私は何も聞かなかった。お前も何も言わなかった。
分かったな? 彼女は考之郎の部下とする。
私の部下では目立ち過ぎるが、公安なら顏を知らない
者も多いだろう。あいつには私から連絡しておく」

父親は暗黙の了解を提示した。
つまりはバレた場合、自己責任として降格処分も
やむを得ないという意味であった。

「分かりました。ありがとうございます」

「全くお前という奴は困ったもんだ。
頭脳は誰よりも優れているのに‥‥‥まあいい。
その予想は正しいだろうからな。
先ほど公安の考之郎がここに来て報告をしにきた」

「もう何か掴んだのですか?」

「いや、まだこれから断定するために
部下を2名行かせたらしい。追って報告すると言っていたが、
お前にくれぐれも気をつけるように言っていた」

「どういう意味でしょうか?」

「まだ未確認の情報だからはっきりとは言えんが、
どうやら三井以外にも失踪している人がいると言っていた。
しかも、あいつの予想では参加者全員が失踪している
可能性が未確認ではあるが、高いと言っていた」

「全員がですか?」

「お前も知っての通り、あのツアーに参加するには
特定の条件が幾つかあっただろう?」

「なるほど。

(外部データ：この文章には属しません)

What follows belongs to an exercise in optimizing a design on an open flow for small area, a short achievable clock period and few clock cycles per item; a production flow would make more cautious choices. At most, simulation tests tie the RTL to the original design; equivalence was not proved.

== nickel ==
// vrc_dec
module vrc_dec (
    input  wire        clk,
    input  wire        rst,
    input  wire        in_valid,
    output wire        in_ready,
    input  wire [31:0] in_data,
    input  wire [15:0] in_len,
    output reg         px_valid,
    output reg  [2:0]  px_count,
    output reg  [31:0] px_data,
    output reg         done,
    output reg  [2:0]  done_cause
);
For scale: roughly 11000 cells after synthesis, roughly 2000 flip-flops.
clock: 22.0 ns
lec_check: 0
cap_margin: 35
cell_pad_in_sites_detail_placement: 1
cell_pad_in_sites_global_placement: 2
core_margin: 2
core_utilization: 40
place_density: 0.55
slew_margin: 35
synth_memory_max_bits: 65536
standard.sh (not shown) runs the stock make flow with config.mk's settings and CLKGATE_MAP_FILE= SYNTH_SCRIPT=/design/flow/synth_recipe.tcl, a recipe that flattens the netlist after the stock synthesis.
==> flow/flow/run.sh <==
#!/bin/bash
# The standard layout, with its timing repair aimed at a setup margin: the clock
# period and constraints stay the design's; repair_timing is asked to leave
# this much slack, so it keeps improving paths the 22 ns clock alone would not
# make it touch. The full make output goes to standard.log; ORFS keeps each
# step's own log under orfs/logs.
set -euo pipefail
bash standard.sh SETUP_SLACK_MARGIN=12 finish > standard.log 2>&1
nickel: done, clean on timing, DRC and antenna
Testbench counts of nickel, summed over its fixed seeds: cycles 208,470, pixels 318,010.
What follows belongs to an exercise in optimizing a design on an open flow for small area, a short achievable clock period and few clock cycles per item; a production flow would make more cautious choices.
Function was checked by simulation only, so behaviour that the tests miss may differ from the original.

Design rail_law, start of the top module:
module rail_law (
    input  wire               clk,
    input  wire               rst,
    input  wire               start,
    input  wire               op_start,
    output wire               ready,
    output wire               done,
    input  wire signed [23:0] e_in,
    input  wire [15:0]        v_mv,
    input  wire [15:0]        vbus_mv,
    input  wire [17:0]        i_ma,
    input  wire [17:0]        ilim_ma,
    input  wire [23:0]        pin_mw,
    input  wire [23:0]        pshare_mw,
    input  wire               pshare_ok,
    input  wire [15:0]        tstage,
    input  wire [5:0]         n_act,
    input  wire               slam_en,
    input  wire               iloop_en,
    input  wire               ploop_en,
    input  wire               tloop_en,
    input  wire               vnorm,
    input  wire [1:0]         band_qual,
    input  wire [23:0]        band_out,
    input  wire [23:0]        band_in,
    input  wire [15:0]        slam_max,
    input  wire [15:0]        dmax,
    input  wire [15:0]        vbus_ref_mv,
    input  wire [9:0]         rloss,
    input  wire [15:0]        tlim,
    input  wire signed [31:0] b0,
    input  wire signed [31:0] b1,
    input  wire signed [31:0] b2,
    input  wire signed [31:0] a1,
    input  wire signed [31:0] a2,
    input  wire [31:0]        kp_i,
    input  wire [31:0]        ki_i,
    input  wire [31:0]        kp_p,
    input  wire [31:0]        ki_p,
    input  wire [31:0]        kp_t,
    input  wire [31:0]        ki_t,
    output wire [15:0]        d_rail,
    output reg  [1:0]         regime,
    output wire [1:0]         loop,
    output reg                armed,
    output reg  [15:0]        slam_frames,
    output reg  [31:0]        slam_events,
    output reg  [31:0]        slam_timeouts,
    output wire [31:0]        limit_frames
);
clock: 28.0 ns
lec_check: 0
cap_margin: 20
core_margin: 2
core_utilization: 40
place_density: 0.6
slew_margin: 20
run.sh (not shown) runs the stock make flow with config.mk's settings and CLKGATE_MAP_FILE= SYNTH_SCRIPT=/design/flow/synth_recipe.tcl, a recipe that flattens the netlist after the stock synthesis.
Testbench counts at the start, summed over its fixed seeds: cycles 121,620, frames 9,600.
Edit:
==> flow/flow/run.sh (new file) <==
#!/bin/bash
# The standard layout (standard.sh), with plain buffers in place of the
# default delay-cell buffers on the input and output ports: every port still
# gets its buffer. The output of the run goes to standard.log here.
set -e
export BUFFER_PORTS_ARGS="-buffer_cell sky130_fd_sc_hd__buf_2"
echo 'export BUFFER_PORTS_ARGS = -buffer_cell sky130_fd_sc_hd__buf_2' >> config.mk
bash standard.sh > standard.log 2>&1
==> flow/standard.sh (new file) <==
#!/bin/bash
# synth_recipe.tcl (not shown) runs the flow's synth.tcl, then flattens the netlist and writes it again
# the make line also repeats each setting of config.mk as NAME=value (left out here)
make -C /OpenROAD-flow-scripts/flow DESIGN_CONFIG=/design/flow/config.mk WORK_HOME=/design/flow/orfs CLKGATE_MAP_FILE= SYNTH_SCRIPT=/design/flow/synth_recipe.tcl "${@:-finish}"
--- a/flow/config.mk
+++ b/flow/config.mk
@@ -12 +12,2 @@
 export SLEW_MARGIN = 20
+export BUFFER_PORTS_ARGS = -buffer_cell sky130_fd_sc_hd__buf_2
removed: flow/run.sh
=>
- via count stays flat
- sequential cell count does not change
- wire length drops by 3.3%

---

the baseline:
rail_law, a different RTL version from the one above (not shown whole).
Size: roughly 8800 cells after synthesis, about 700 flip-flops, ~780 I/O pins, about 74000 µm² of cells after synthesis.
==> flow/config.mk <==
export PLATFORM = sky130hd
export DESIGN_NAME = rail_law
export DESIGN_NICKNAME = rail_law
export VERILOG_FILES = /design/flow/design.v
export SDC_FILE = /design/flow/constraint.sdc
export NUM_CORES = 4
export LEC_CHECK = 0
export CAP_MARGIN = 20
export CORE_MARGIN = 2
export CORE_UTILIZATION = 40
export PLACE_DENSITY = 0.7
export SLEW_MARGIN = 20
export BUFFER_PORTS_ARGS = -buffer_cell sky130_fd_sc_hd__buf_2
==> flow/constraint.sdc <==
create_clock -name core_clock -period 28.0 [get_ports {clk}]
set_input_delay 5.6000 -clock core_clock [delete_from_list [all_inputs] [get_ports {clk}]]
set_output_delay 5.6000 -clock core_clock [all_outputs]
set_load 0.01 [all_outputs]
standard.sh (not shown) runs the stock make flow with config.mk's settings and CLKGATE_MAP_FILE= SYNTH_SCRIPT=/design/flow/synth_recipe.tcl, a recipe that flattens the netlist after the stock synthesis.
==> flow/flow/run.sh <==
#!/bin/bash
# The standard layout (standard.sh), with plain buffers in place of the
# default delay-cell buffers on the input and output ports: every port still
# gets its buffer. The output of the run goes to standard.log here.
set -e
export BUFFER_PORTS_ARGS="-buffer_cell sky130_fd_sc_hd__buf_2"
echo 'export BUFFER_PORTS_ARGS = -buffer_cell sky130_fd_sc_hd__buf_2' >> config.mk
bash standard.sh > standard.log 2>&1
Testbench counts of the baseline, summed over its fixed seeds: cycles 130,653, frames 9,600.
diff inputs: the baseline => the candidate
- a change of PLACE_DENSITY from 0.7 to 0.6
Notes after the runs:
As far as H-tree level count goes, the candidate and the baseline are indistinguishable; the numbers are identical. Aggregate routed wire length for the candidate: about 1.2% down relative to the baseline.

[static timing again, ports no longer ideal]
No port has a modelled driver above. Below, the same layouts with a new extraction and two added sets of constraints.
Step 1, drivers: a clkbuf_16 drives clk and a buf_2 each remaining input, both assumed.
Step 2, shift: input delay + t, output delay - t, t = (earliest + latest rising clock arrival at the registers) / 2. This alone moves slack from input paths to output paths.
Slacks: ideal ports / drivers / drivers and shift; pairs: ideal ports / drivers.
run | t (ns) | slack for setup (ns) | worst hold slack (ns) | latest minus earliest clock arrival (ns) | slew at the worst register clock pin (ns)
the first run of note 1 | 0.855 | 16.532 / 16.424 / 16.907 | 0.448 / 0.448 / 0.448 | 0.042 / 0.042 | 0.07 / 0.07
the second run of note 1 | 0.849 | 16.959 / 16.851 / 17.377 | 0.457 / 0.457 / 0.457 | 0.038 / 0.038 | 0.07 / 0.07
the baseline | 0.795 | 18.148 / 18.148 / 17.569 | 0.473 / 0.473 / 0.473 | 0.057 / 0.056 | 0.07 / 0.07
the candidate | 0.801 | 18.534 / 18.551 / 17.787 | 0.463 / 0.463 / 0.463 | 0.059 / 0.059 | 0.07 / 0.07
After both steps setup and hold are still met in every run listed. For the candidate, which loses most, drivers alone change the setup slack by +0.017 ns; drivers and shift together by -0.747 ns.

それで確認がなかなか取れないのですか」

「そうだ。同じツアーには関係者は同乗出来ない事に
なっている。それに加えてツアー終了時間は真夜中だ。
どんなに早くても連絡をするとすれば翌日になる」

「失踪届けを確認させたが、ツアーに参加した者の内、
家族、恋人であった人たち以外は失踪届けを出していなかった。
家族と言っても、親や兄弟とは離れて一人暮らしをしている
ものたちばかりだった」

「それなら連絡を取るのは頻繁では無かったでしょうね」

「そうだ。公安が今、調べているのは今年、
開催されたツアー7回に定めて、
親元を離れて暮らしていた人に限定して調べている」

「7回? もう9月なのにたったの7回しか
行われてないのですか?」

「これはただの金銭による営利目的のツアーでは
無いということだ。
三井の父親も明るい所で息子を見ていなかった。
息子だとは言っていたが、真夜中で目を覚ましたのなら、
高齢な父親なら似た声で誤魔化すことは可能だろう。
三井の件に焦点を当てていたが、
考之郎は所轄の警察署全てに、条件に見合った失踪者を
探させている。今日中には資料が届くだろうから、
すぐに情報をホワイトハッカー部署に言って、
ロックをかけさせろ。分かったな?」

「はい。分かりました。ありがとうございます」

「その言葉はまだ早い。事件を解決してからなら
聞いてやる。この事件はかなり異質だからお前も
気をつけろよ」

「父の監視役がいるので、まず間違いは起きない
でしょう」

「そうだが、嫌な予感がする。また何か新しい
情報が出たら報せろ」

「分かりました。それではまた」

電話を切って、その場で立ち尽くしながら健太郎は
考えていた。

どんな事件でも必ず理由がある。
その理由を突き止めるにはどうしたらいい?

そうだ。もし、内部にツアー関係者がいるとすれば、
警視総監の部下が来たとなると、何か動きを見せる
可能性は高いはずだ。

捜査本部の設置も考えるだろう。
僅かな動きや変化も見逃せないほど、相手は狡猾だ。
分かっている事は少ないが、そこから見出していくしか
ない。まずは彼女を紹介した時の態度を見てみよう。

真田はそう決めて、監視役の元へ向かった。

「ありがとうございました」

「いえ。とんでもないです。総監から警視の警護を
するようにと命令が下されました。今後は我々も
協力しますので、何かございましたら言ってください」

「助かります。今、電話で警視庁公安部から
私のサポート役として、一人派遣したと総監は言って
ました。女性のようなので、彼女の警護もお願いします」

「分かりました。我々はここで待機しておきます」

真田は首を縦に軽く振ると、警察署の方へ向かって行った。